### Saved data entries
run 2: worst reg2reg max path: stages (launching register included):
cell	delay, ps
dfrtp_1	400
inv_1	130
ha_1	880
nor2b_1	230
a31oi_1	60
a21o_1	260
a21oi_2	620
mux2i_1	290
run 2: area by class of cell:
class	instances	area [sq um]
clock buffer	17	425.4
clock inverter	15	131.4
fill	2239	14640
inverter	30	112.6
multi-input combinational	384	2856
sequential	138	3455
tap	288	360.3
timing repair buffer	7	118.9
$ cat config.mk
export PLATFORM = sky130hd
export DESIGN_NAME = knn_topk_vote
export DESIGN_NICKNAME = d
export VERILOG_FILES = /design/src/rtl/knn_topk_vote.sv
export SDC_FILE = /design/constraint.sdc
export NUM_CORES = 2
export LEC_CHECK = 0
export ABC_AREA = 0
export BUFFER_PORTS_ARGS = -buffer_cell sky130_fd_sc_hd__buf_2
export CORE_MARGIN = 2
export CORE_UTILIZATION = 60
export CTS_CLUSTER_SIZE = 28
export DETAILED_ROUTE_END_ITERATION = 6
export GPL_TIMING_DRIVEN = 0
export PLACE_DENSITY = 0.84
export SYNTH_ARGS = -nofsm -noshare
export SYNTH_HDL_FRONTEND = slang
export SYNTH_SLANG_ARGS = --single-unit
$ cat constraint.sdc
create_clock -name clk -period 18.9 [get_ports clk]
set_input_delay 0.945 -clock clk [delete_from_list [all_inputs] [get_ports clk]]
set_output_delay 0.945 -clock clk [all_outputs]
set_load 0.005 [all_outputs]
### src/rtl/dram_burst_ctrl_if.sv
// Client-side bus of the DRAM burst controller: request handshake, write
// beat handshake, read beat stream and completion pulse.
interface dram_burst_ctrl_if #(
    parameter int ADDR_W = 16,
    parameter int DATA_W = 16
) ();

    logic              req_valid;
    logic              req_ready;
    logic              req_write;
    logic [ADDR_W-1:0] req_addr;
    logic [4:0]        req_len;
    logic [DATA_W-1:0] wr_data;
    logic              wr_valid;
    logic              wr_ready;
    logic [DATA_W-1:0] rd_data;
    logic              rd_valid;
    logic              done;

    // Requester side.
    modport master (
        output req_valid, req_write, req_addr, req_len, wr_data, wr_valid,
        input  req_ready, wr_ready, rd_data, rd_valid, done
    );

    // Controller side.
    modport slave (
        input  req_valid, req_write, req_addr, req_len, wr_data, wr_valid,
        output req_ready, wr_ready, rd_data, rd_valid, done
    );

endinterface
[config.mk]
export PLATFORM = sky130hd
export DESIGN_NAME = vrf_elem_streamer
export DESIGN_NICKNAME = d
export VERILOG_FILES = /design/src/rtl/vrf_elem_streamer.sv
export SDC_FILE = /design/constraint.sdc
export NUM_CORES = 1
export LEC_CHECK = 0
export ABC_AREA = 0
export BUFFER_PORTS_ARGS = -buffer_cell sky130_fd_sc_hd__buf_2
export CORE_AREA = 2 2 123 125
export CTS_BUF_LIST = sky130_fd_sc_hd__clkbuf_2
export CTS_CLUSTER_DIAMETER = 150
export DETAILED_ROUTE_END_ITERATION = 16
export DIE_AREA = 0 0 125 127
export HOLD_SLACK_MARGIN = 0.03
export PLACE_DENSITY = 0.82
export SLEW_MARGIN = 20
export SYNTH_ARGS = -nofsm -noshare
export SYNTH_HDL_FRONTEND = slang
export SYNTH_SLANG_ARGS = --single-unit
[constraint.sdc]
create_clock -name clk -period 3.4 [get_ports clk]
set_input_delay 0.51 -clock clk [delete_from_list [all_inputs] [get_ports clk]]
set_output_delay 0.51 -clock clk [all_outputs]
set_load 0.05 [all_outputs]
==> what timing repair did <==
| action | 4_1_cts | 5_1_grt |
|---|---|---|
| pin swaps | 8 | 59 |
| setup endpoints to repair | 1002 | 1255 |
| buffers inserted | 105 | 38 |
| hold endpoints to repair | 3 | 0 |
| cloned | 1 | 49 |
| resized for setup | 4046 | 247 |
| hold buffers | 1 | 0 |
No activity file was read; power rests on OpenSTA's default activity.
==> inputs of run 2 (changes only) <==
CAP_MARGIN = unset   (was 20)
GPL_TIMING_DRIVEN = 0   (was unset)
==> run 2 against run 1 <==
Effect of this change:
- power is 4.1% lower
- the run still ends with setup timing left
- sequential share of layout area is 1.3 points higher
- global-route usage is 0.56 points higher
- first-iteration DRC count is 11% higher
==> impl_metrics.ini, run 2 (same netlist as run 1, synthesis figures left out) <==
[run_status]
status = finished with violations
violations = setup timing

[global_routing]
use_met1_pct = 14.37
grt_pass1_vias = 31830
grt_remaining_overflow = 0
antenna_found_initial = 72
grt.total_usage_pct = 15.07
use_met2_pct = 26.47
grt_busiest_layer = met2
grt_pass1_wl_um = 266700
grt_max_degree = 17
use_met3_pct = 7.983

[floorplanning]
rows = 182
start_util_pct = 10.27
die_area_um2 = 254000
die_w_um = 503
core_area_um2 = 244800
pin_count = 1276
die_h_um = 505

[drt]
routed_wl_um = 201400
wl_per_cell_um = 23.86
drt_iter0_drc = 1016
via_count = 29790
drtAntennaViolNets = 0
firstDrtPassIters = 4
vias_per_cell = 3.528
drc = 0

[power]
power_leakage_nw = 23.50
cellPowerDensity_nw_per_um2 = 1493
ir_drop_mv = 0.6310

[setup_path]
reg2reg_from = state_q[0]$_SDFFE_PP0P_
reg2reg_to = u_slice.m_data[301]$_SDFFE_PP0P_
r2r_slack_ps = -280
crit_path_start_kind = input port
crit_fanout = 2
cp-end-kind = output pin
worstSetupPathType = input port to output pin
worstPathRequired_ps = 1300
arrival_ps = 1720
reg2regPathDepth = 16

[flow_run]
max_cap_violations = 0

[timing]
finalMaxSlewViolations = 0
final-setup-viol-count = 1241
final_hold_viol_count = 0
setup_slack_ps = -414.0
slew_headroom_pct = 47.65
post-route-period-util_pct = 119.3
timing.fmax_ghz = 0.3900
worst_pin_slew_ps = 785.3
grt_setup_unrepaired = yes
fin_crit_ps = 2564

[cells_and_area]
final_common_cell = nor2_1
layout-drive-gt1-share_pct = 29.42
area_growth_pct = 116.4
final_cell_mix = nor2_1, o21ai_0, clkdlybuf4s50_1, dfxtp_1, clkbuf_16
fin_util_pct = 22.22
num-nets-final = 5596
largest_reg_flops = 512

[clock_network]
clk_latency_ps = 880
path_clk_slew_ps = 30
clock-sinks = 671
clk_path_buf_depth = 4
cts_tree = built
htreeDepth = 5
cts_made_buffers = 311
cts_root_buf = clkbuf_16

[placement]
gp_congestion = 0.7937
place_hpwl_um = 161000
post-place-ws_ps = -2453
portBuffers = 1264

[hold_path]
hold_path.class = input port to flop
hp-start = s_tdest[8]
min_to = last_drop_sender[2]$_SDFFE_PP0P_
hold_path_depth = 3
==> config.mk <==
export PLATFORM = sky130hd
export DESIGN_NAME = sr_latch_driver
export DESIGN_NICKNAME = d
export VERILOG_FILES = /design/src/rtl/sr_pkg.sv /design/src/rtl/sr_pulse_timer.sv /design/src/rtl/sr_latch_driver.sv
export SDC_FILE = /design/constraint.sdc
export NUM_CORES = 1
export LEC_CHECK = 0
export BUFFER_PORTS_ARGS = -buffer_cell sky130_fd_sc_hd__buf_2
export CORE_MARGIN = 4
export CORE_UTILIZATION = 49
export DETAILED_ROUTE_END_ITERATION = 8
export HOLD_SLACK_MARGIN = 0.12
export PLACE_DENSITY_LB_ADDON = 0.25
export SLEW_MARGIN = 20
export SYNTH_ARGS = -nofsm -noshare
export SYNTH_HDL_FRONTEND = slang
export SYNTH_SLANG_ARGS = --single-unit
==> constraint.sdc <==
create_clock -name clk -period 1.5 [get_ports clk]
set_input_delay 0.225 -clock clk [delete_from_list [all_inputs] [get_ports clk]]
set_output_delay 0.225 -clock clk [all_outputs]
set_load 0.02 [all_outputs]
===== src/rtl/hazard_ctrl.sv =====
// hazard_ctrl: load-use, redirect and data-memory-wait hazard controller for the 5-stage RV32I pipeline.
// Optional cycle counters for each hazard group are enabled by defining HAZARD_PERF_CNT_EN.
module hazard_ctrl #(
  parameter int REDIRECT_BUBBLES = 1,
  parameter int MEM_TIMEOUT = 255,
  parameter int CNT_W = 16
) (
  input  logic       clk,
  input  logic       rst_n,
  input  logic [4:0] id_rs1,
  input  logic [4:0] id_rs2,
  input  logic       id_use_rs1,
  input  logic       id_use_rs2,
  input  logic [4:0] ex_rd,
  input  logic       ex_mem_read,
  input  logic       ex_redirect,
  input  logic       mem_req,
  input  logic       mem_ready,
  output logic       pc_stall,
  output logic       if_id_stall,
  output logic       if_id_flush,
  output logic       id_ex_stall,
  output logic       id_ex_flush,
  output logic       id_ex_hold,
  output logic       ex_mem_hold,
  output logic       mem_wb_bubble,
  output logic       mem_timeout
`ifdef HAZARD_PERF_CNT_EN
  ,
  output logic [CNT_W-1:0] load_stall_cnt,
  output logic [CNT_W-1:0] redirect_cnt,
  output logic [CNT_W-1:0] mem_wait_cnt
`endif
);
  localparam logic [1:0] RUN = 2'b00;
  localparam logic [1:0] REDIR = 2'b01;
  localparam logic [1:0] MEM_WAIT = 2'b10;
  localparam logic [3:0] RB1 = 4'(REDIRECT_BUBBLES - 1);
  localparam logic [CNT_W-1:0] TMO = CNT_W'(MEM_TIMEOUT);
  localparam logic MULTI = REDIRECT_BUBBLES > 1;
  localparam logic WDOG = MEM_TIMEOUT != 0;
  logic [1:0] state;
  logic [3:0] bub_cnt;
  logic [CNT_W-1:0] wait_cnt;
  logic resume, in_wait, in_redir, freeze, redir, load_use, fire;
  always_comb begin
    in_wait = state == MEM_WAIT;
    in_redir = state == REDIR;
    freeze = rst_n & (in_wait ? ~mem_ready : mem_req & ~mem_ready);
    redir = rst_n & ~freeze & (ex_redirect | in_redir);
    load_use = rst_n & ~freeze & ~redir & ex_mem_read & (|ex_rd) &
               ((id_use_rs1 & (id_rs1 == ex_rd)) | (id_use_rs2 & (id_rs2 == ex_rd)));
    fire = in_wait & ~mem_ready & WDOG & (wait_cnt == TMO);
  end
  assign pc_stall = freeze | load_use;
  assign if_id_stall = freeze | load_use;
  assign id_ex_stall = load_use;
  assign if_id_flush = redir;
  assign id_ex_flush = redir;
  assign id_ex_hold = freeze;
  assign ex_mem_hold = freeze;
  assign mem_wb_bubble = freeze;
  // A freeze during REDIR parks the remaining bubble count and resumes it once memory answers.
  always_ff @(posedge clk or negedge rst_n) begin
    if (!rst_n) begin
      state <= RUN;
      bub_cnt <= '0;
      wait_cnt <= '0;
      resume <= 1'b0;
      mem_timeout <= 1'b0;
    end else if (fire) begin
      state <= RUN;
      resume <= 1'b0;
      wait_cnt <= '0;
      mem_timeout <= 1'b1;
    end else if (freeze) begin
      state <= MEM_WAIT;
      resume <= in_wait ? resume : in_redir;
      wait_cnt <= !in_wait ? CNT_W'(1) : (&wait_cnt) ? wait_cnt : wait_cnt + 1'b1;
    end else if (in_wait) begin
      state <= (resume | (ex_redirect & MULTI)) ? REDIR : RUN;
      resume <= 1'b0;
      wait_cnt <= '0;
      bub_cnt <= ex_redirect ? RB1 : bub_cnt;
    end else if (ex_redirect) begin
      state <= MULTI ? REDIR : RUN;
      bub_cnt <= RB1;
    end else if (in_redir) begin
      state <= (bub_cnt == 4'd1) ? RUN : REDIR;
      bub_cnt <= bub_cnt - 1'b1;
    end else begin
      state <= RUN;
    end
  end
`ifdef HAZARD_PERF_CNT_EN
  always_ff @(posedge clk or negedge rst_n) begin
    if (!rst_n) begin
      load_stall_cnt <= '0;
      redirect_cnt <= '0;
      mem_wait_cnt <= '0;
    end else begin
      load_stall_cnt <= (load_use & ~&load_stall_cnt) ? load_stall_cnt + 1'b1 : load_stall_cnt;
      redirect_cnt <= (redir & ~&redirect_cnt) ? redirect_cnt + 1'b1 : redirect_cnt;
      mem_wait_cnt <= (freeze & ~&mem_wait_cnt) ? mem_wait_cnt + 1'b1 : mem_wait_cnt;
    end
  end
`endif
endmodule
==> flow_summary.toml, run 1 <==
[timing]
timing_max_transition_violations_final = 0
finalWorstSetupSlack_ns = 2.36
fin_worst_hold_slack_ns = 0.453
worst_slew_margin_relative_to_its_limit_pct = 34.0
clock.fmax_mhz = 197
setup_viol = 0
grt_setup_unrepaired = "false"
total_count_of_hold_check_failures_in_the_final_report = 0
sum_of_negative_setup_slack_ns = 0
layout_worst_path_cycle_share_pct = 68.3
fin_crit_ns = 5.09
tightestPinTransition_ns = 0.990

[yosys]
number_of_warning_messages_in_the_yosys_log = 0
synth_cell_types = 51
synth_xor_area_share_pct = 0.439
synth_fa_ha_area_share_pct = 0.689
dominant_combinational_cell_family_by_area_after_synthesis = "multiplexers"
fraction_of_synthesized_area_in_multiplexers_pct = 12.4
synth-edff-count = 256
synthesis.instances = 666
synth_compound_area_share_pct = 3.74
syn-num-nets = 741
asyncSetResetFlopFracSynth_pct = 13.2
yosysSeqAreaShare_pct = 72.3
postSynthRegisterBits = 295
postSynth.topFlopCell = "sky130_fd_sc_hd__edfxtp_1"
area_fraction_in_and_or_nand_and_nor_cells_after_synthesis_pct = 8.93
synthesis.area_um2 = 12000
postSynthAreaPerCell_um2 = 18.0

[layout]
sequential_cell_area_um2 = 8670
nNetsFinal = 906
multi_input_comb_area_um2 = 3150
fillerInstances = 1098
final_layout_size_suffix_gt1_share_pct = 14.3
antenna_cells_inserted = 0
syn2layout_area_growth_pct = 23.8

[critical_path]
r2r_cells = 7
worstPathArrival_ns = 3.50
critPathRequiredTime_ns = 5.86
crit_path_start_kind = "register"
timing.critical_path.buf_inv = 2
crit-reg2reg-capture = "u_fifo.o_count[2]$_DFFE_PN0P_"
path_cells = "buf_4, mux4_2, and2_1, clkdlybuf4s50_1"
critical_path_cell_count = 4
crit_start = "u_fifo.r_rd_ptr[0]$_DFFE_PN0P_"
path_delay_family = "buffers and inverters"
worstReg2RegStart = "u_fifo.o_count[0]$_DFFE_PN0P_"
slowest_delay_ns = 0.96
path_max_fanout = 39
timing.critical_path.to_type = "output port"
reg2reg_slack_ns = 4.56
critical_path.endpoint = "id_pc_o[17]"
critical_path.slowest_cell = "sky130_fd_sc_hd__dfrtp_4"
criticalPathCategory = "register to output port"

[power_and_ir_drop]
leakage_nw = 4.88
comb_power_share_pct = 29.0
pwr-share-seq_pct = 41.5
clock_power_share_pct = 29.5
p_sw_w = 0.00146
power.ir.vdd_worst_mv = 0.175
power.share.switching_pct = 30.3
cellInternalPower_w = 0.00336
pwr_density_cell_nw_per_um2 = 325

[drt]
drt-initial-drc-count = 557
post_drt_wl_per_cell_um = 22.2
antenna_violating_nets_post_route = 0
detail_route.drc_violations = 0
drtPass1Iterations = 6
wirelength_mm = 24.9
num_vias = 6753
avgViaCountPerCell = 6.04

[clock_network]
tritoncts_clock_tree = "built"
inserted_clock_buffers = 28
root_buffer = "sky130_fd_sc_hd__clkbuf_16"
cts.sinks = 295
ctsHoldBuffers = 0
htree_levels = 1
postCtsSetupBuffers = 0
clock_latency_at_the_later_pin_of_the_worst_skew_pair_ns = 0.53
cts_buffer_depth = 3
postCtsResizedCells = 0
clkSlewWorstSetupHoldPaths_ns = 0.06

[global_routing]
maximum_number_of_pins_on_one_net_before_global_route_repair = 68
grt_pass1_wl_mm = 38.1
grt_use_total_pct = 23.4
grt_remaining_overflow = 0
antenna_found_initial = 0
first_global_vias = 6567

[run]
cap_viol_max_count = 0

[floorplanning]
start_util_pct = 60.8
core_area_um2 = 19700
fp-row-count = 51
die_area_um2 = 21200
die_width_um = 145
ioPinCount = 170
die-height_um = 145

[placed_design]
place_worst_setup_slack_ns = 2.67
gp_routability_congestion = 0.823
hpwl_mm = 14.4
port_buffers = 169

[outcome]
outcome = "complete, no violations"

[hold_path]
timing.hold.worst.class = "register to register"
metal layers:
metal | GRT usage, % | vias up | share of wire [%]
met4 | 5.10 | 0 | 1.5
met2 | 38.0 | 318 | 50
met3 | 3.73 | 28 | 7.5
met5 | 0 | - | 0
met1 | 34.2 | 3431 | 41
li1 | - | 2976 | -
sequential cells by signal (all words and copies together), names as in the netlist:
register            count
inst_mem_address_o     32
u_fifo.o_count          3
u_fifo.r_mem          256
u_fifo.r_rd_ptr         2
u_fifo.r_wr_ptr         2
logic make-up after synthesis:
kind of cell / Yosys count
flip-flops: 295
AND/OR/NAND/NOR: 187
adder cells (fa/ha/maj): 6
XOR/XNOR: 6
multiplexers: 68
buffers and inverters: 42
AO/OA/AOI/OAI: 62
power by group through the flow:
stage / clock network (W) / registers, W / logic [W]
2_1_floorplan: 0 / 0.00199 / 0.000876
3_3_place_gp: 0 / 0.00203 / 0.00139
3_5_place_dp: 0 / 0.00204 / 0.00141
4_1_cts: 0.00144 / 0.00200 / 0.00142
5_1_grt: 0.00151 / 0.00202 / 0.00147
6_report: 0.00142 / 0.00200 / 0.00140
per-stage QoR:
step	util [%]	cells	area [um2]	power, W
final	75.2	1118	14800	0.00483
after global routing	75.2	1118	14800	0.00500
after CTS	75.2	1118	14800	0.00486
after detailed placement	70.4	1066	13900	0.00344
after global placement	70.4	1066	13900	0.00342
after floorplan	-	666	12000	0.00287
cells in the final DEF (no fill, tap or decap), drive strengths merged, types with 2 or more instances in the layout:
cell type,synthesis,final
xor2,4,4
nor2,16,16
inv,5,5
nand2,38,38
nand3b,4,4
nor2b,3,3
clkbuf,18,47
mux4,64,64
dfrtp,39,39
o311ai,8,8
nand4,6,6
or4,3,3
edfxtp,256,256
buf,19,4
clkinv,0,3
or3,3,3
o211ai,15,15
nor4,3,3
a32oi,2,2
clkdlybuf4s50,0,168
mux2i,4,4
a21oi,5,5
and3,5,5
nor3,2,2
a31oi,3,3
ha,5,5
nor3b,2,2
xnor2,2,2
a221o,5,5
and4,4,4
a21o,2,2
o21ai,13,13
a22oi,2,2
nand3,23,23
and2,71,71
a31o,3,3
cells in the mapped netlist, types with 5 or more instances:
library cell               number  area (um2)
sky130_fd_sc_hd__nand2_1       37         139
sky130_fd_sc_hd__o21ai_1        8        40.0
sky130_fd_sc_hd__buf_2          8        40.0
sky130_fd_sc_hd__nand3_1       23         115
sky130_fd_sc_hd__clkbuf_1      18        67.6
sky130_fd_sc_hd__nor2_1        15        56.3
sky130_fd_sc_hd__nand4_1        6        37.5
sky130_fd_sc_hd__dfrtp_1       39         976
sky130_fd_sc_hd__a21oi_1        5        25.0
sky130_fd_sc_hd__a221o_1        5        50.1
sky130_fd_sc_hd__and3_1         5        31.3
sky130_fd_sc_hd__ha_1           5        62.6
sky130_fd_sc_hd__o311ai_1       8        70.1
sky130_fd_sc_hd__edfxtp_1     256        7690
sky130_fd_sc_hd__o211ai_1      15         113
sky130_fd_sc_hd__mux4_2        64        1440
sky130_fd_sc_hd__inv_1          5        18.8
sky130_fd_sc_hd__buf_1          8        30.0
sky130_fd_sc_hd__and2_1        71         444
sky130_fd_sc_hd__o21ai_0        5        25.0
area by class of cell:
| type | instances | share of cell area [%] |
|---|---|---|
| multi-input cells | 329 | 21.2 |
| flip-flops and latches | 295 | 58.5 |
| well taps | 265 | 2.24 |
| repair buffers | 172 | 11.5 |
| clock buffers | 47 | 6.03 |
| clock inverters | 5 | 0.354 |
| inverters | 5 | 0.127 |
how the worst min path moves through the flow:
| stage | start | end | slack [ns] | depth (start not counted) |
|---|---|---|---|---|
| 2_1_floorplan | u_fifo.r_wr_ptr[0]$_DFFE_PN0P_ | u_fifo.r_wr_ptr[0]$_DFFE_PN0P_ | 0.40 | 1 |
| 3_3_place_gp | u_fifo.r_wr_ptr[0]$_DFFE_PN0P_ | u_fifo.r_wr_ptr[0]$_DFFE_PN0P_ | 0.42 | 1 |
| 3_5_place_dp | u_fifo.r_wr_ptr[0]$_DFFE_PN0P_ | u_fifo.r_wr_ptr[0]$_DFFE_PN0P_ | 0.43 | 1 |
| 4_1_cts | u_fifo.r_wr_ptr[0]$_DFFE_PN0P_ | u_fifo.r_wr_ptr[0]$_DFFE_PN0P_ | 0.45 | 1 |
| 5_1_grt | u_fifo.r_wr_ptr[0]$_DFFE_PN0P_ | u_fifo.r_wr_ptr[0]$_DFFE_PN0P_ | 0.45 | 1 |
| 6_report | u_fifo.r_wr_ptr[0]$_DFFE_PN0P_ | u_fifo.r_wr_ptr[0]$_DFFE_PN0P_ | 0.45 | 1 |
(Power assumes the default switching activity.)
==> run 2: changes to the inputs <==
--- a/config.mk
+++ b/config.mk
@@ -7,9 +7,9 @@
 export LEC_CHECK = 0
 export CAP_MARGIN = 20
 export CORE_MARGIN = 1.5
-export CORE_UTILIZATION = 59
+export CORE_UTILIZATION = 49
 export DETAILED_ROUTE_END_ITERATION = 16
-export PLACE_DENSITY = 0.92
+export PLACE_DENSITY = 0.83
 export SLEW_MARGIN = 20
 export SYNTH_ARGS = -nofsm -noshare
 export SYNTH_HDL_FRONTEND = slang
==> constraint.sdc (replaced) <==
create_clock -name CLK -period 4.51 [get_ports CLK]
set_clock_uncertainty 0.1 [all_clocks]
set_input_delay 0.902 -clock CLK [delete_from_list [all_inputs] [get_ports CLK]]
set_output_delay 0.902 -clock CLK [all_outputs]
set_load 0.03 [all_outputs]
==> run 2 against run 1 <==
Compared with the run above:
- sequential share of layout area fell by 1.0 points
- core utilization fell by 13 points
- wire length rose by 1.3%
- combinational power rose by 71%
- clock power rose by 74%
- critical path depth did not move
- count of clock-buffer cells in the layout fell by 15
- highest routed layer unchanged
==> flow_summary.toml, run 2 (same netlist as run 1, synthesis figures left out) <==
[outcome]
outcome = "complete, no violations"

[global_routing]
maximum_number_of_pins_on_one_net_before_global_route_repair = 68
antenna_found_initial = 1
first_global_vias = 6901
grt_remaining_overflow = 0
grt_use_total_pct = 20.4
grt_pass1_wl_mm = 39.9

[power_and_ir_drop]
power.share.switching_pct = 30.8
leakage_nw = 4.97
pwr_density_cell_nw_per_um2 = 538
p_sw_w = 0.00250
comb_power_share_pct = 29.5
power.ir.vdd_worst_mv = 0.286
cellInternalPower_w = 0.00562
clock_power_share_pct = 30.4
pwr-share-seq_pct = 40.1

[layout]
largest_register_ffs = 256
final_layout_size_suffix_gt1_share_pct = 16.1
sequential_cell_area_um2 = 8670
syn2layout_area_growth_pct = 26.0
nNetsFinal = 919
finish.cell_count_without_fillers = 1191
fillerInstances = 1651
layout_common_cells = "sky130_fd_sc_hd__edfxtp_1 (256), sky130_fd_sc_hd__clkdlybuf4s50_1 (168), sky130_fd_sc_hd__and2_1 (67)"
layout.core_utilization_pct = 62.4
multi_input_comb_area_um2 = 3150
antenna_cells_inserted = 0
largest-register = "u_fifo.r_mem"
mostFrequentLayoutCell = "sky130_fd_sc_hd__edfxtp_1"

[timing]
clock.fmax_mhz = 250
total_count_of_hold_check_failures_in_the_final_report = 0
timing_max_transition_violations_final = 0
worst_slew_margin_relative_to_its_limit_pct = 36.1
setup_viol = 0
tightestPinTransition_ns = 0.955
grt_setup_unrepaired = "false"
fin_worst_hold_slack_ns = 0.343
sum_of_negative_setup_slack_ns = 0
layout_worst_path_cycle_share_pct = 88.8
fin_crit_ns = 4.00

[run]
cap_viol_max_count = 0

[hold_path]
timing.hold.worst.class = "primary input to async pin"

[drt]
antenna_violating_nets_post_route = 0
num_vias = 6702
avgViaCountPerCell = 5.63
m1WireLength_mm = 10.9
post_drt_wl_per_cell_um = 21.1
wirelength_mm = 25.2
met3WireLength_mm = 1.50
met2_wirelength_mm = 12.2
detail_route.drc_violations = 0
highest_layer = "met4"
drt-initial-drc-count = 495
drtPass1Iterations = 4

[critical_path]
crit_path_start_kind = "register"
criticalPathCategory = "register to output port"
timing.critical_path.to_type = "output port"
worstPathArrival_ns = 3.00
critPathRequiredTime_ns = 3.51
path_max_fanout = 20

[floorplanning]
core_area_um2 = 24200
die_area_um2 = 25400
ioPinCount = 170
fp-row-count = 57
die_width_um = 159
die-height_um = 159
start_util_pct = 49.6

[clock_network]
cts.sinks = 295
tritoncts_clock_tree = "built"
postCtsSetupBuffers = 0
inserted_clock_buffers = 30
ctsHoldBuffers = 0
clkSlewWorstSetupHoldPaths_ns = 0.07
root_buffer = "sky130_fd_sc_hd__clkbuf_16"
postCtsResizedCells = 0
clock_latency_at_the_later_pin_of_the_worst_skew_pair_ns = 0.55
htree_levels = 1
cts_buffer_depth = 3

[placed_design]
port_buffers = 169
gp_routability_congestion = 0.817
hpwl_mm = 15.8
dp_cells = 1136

### DIRECTIONS
Copy only this part of the entries above: the line with "htreeDepth = 5", the line with "min_to = last_drop_sender[2]$_SDFFE_PP0P_", and the lines between, all exactly as written.

### RESULT
htreeDepth = 5
cts_made_buffers = 311
cts_root_buf = clkbuf_16

[placement]
gp_congestion = 0.7937
place_hpwl_um = 161000
post-place-ws_ps = -2453
portBuffers = 1264

[hold_path]
hold_path.class = input port to flop
hp-start = s_tdest[8]
min_to = last_drop_sender[2]$_SDFFE_PP0P_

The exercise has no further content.